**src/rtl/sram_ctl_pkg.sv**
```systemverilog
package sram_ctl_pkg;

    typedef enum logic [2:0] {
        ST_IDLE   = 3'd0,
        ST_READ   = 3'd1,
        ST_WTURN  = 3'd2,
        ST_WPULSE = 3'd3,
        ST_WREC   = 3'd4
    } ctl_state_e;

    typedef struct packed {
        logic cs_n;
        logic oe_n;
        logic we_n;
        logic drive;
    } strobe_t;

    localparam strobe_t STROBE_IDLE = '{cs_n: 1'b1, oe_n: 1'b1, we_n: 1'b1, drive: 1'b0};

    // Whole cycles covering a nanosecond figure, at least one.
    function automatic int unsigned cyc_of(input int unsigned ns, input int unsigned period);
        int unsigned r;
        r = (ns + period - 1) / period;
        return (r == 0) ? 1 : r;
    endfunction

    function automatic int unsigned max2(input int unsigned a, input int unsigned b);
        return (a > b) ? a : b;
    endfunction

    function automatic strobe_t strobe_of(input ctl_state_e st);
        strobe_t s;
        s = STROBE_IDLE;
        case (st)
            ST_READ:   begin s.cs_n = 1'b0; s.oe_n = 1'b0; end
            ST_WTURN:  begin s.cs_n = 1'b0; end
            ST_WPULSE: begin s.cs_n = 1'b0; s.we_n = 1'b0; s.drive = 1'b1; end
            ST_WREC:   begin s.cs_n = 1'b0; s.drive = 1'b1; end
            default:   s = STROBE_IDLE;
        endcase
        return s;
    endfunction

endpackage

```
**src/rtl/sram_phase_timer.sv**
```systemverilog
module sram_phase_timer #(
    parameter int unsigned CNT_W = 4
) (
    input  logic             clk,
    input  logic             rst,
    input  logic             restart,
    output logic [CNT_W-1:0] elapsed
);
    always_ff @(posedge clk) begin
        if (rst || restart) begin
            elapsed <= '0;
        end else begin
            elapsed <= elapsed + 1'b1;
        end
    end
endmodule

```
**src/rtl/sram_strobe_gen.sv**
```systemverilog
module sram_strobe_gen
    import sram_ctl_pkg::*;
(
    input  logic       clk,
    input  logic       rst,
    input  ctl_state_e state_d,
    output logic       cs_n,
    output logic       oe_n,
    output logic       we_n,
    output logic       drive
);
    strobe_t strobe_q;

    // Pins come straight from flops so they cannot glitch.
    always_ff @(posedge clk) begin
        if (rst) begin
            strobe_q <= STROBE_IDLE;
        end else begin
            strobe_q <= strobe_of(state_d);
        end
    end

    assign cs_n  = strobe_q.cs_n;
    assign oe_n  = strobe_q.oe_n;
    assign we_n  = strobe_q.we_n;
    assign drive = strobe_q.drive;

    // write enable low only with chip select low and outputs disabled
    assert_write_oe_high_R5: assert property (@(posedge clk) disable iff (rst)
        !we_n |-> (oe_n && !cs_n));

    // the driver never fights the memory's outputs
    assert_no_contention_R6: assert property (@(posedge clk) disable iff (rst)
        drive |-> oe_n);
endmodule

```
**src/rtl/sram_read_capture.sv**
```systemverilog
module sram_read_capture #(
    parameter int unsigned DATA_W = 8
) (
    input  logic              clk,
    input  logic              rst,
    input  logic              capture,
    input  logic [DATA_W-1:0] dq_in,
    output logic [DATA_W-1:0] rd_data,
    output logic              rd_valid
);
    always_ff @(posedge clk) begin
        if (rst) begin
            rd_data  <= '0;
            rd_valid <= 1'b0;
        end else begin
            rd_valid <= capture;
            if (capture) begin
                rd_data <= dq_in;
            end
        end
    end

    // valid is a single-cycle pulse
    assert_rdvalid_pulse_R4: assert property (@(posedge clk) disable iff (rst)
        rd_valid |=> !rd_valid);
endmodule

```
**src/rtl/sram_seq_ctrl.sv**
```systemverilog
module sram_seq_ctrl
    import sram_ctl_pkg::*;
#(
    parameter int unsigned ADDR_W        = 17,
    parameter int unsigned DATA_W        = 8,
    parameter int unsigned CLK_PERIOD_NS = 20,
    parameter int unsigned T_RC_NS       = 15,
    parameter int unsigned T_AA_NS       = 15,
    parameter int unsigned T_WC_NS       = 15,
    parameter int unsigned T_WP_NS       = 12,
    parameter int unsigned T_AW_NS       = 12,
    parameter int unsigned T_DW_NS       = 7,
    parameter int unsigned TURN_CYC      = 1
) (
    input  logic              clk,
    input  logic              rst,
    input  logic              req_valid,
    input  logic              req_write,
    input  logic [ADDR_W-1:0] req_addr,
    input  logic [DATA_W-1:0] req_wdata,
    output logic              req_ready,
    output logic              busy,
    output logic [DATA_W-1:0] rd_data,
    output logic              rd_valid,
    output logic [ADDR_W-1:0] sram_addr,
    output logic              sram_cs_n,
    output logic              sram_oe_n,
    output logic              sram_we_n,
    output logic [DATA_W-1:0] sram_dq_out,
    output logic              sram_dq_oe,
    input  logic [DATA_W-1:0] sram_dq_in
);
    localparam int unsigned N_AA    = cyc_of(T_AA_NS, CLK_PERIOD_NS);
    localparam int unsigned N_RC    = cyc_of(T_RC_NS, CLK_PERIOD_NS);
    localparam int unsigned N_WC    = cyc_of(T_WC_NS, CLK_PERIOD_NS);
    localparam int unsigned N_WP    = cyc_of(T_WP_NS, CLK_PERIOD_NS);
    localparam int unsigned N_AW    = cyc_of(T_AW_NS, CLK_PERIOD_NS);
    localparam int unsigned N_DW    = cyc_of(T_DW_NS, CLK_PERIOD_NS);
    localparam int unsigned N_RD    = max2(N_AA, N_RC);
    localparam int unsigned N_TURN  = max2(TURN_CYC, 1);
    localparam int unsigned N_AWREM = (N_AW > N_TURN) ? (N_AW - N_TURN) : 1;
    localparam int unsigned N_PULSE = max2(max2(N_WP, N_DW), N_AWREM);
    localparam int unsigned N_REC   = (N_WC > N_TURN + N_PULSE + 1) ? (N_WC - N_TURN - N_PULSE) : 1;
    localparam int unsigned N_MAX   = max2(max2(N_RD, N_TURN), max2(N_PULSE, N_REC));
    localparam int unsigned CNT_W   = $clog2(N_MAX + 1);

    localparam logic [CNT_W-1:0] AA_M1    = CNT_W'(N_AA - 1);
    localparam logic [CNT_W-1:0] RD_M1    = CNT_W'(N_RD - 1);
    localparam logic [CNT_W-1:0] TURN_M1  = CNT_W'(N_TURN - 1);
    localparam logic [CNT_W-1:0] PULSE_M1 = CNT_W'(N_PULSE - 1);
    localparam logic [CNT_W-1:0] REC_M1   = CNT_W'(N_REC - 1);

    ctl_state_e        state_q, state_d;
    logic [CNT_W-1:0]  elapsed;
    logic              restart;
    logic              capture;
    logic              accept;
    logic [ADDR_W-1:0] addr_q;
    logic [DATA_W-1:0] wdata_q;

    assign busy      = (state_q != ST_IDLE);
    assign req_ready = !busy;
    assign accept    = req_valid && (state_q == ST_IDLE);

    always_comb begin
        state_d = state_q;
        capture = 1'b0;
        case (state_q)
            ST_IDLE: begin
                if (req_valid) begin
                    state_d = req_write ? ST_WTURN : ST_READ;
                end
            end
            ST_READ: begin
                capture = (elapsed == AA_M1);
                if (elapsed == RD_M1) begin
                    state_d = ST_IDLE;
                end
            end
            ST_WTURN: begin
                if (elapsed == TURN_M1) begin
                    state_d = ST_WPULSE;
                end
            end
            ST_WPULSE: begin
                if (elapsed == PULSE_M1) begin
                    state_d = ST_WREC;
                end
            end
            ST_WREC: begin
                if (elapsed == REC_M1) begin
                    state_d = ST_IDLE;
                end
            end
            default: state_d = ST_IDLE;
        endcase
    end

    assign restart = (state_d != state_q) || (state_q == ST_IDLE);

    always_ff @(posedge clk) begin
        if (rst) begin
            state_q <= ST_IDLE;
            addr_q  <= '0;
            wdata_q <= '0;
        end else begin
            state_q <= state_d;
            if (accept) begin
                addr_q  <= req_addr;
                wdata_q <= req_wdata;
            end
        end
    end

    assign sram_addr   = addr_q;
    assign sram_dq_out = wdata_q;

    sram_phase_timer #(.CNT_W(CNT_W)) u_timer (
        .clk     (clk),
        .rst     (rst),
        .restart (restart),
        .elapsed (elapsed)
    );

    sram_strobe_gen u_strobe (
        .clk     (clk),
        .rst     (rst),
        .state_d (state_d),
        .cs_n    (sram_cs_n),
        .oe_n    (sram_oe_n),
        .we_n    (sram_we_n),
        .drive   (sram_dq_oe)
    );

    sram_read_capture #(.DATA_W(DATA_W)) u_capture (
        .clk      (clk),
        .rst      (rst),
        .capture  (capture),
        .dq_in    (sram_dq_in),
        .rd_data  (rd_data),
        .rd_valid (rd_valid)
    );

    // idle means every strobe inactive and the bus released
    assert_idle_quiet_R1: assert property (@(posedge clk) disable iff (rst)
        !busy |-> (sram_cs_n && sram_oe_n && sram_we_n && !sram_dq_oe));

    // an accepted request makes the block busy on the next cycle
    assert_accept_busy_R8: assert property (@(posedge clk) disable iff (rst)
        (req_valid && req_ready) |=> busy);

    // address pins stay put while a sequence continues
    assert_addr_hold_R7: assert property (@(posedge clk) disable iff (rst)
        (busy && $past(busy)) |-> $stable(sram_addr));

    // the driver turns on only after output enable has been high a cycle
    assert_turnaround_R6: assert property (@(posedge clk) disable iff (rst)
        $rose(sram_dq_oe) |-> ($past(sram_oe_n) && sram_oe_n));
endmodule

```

————

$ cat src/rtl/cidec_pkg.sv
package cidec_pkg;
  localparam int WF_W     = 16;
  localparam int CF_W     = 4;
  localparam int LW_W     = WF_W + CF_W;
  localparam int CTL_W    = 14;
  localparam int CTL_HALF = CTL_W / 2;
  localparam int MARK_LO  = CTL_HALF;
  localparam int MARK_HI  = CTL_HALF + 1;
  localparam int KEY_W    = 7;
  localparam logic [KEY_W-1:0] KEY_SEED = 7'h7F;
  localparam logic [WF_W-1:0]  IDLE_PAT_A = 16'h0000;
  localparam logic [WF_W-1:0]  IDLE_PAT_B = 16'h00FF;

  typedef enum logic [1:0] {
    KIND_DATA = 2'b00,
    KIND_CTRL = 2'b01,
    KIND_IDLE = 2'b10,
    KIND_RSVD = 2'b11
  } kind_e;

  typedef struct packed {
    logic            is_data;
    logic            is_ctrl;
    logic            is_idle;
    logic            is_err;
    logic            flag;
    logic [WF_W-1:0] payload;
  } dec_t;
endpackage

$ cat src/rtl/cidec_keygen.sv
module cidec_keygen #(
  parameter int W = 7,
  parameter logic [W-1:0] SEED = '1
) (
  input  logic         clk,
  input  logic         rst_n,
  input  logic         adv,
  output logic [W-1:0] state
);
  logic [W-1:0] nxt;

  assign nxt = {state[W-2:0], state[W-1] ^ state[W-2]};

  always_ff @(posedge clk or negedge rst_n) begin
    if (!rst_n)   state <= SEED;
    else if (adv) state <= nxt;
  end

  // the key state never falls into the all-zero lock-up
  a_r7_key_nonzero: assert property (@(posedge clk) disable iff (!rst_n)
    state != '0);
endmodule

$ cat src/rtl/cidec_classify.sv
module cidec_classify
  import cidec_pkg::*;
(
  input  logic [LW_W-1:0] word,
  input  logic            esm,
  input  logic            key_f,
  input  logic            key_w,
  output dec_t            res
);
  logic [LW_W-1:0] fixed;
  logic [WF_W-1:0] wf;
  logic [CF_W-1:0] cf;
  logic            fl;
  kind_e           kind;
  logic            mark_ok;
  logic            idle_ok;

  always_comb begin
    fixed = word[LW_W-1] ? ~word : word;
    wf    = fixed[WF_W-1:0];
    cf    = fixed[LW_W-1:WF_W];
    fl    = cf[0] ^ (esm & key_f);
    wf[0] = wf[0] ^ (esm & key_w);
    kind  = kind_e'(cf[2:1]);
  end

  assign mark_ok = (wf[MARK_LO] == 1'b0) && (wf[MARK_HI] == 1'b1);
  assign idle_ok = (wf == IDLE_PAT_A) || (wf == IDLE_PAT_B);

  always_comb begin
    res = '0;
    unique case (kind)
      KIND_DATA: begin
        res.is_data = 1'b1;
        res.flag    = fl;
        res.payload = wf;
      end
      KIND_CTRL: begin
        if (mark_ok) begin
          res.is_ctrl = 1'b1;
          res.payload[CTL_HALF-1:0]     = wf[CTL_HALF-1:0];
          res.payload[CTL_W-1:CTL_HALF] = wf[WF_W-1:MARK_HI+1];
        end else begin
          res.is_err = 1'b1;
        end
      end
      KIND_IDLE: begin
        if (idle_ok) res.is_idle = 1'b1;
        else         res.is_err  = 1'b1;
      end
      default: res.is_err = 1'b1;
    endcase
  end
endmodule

————

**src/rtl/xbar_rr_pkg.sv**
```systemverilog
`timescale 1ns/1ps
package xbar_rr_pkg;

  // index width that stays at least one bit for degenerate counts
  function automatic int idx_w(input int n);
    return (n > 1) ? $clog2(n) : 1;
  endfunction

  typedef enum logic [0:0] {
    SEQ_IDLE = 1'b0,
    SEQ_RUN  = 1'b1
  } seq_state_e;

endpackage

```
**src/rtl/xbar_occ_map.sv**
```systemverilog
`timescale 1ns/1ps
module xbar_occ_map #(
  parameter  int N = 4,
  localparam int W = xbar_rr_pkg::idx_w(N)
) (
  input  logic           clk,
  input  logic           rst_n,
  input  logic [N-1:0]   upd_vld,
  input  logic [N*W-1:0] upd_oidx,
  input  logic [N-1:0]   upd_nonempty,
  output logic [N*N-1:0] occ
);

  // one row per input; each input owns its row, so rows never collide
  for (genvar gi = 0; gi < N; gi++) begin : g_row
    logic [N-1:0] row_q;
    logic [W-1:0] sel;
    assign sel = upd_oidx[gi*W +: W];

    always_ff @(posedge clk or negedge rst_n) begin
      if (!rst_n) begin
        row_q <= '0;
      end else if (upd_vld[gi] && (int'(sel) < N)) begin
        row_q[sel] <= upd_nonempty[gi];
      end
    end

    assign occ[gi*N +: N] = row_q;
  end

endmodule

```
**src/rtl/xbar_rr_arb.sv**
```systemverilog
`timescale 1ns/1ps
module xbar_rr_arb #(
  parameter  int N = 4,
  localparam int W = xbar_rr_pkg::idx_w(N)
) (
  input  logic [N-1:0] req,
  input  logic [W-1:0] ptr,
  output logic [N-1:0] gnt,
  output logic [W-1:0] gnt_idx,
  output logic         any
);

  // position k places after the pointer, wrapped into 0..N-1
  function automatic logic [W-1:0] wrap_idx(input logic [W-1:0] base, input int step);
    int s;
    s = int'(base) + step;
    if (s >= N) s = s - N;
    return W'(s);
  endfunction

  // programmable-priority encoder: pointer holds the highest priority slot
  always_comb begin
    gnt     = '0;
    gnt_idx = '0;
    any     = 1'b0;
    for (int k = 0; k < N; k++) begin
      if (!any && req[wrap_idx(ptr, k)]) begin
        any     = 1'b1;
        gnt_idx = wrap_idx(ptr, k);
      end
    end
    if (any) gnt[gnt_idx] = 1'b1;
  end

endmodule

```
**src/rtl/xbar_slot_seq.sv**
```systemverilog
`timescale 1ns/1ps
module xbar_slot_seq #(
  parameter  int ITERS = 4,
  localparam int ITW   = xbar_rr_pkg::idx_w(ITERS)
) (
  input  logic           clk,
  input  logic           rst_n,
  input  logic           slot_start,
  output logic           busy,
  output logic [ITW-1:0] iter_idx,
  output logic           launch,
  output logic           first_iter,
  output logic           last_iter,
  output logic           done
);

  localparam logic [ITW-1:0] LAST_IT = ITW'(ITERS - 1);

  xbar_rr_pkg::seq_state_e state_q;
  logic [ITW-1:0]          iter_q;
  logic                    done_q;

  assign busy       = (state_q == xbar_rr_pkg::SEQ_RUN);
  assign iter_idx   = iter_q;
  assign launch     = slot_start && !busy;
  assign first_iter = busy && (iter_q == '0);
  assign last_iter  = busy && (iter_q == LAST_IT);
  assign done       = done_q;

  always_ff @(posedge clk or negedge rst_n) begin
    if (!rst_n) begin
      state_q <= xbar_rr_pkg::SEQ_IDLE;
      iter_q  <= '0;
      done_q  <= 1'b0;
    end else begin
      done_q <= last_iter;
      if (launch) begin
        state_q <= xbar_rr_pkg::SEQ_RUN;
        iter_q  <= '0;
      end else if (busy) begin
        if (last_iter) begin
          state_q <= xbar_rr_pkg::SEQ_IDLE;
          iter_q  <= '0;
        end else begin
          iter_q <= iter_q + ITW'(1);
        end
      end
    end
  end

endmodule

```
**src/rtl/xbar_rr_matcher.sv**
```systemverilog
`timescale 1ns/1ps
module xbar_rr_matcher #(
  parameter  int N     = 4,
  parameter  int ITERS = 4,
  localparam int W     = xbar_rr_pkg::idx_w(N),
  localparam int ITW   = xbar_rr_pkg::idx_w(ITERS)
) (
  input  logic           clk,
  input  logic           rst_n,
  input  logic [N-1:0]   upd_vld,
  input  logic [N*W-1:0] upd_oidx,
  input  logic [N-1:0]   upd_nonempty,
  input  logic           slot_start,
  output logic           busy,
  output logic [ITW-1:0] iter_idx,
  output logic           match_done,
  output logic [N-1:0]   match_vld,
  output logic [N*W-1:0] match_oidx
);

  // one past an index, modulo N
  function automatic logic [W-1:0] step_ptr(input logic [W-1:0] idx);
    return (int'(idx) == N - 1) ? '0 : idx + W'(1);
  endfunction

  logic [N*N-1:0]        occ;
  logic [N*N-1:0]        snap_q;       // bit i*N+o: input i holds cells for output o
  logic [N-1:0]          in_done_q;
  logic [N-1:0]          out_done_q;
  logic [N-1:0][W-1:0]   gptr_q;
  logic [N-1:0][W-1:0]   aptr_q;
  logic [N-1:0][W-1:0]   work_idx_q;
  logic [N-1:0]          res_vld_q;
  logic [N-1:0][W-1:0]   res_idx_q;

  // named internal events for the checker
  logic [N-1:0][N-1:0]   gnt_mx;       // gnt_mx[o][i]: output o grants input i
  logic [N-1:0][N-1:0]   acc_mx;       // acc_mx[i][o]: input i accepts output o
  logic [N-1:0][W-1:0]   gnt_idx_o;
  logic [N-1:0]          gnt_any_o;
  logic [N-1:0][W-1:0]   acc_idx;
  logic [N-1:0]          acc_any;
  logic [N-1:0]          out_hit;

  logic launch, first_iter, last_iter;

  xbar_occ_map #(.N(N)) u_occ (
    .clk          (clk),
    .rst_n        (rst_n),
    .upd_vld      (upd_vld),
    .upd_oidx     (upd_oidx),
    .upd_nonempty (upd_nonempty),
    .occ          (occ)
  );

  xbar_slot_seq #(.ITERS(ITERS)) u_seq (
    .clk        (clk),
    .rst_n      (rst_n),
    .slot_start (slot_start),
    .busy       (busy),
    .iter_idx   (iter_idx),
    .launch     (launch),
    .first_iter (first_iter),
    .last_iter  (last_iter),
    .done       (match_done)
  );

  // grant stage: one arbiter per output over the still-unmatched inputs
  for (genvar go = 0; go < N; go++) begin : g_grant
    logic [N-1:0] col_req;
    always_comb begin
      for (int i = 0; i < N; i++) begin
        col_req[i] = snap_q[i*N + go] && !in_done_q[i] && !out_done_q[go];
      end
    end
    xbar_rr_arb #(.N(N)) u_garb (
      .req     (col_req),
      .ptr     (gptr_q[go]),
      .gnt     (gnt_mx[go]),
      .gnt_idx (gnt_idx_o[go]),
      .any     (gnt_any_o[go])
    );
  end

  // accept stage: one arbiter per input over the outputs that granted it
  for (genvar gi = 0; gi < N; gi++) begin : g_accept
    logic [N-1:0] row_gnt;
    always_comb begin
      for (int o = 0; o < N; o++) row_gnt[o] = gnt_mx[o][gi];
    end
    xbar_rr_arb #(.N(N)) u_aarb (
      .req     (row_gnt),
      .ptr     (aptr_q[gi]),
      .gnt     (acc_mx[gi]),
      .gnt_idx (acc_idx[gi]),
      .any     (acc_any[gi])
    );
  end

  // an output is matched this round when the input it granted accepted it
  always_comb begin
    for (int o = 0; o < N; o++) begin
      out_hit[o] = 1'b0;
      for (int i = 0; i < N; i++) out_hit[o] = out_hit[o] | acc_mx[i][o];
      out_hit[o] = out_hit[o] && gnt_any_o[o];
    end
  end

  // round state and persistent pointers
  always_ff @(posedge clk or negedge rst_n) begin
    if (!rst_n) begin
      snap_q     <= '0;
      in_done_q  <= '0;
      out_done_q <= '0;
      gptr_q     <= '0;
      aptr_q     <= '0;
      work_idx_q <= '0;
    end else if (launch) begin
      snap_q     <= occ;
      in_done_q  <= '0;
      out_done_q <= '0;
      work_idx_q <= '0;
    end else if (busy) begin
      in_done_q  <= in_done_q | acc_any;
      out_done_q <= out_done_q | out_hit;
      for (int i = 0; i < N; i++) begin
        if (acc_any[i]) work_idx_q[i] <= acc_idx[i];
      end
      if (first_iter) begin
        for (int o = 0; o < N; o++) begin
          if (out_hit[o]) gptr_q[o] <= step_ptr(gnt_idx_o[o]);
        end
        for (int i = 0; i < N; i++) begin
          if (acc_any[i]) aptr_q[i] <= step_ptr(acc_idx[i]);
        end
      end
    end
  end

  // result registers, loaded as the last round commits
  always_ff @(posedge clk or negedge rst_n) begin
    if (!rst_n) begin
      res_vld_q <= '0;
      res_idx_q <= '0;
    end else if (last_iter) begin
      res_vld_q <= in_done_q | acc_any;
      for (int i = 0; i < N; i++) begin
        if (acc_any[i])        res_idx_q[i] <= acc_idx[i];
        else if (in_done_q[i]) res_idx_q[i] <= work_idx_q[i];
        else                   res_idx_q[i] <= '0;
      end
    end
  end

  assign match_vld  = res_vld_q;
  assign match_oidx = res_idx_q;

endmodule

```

————

Give the count of lines above that include the word "assert", stating no other information.

8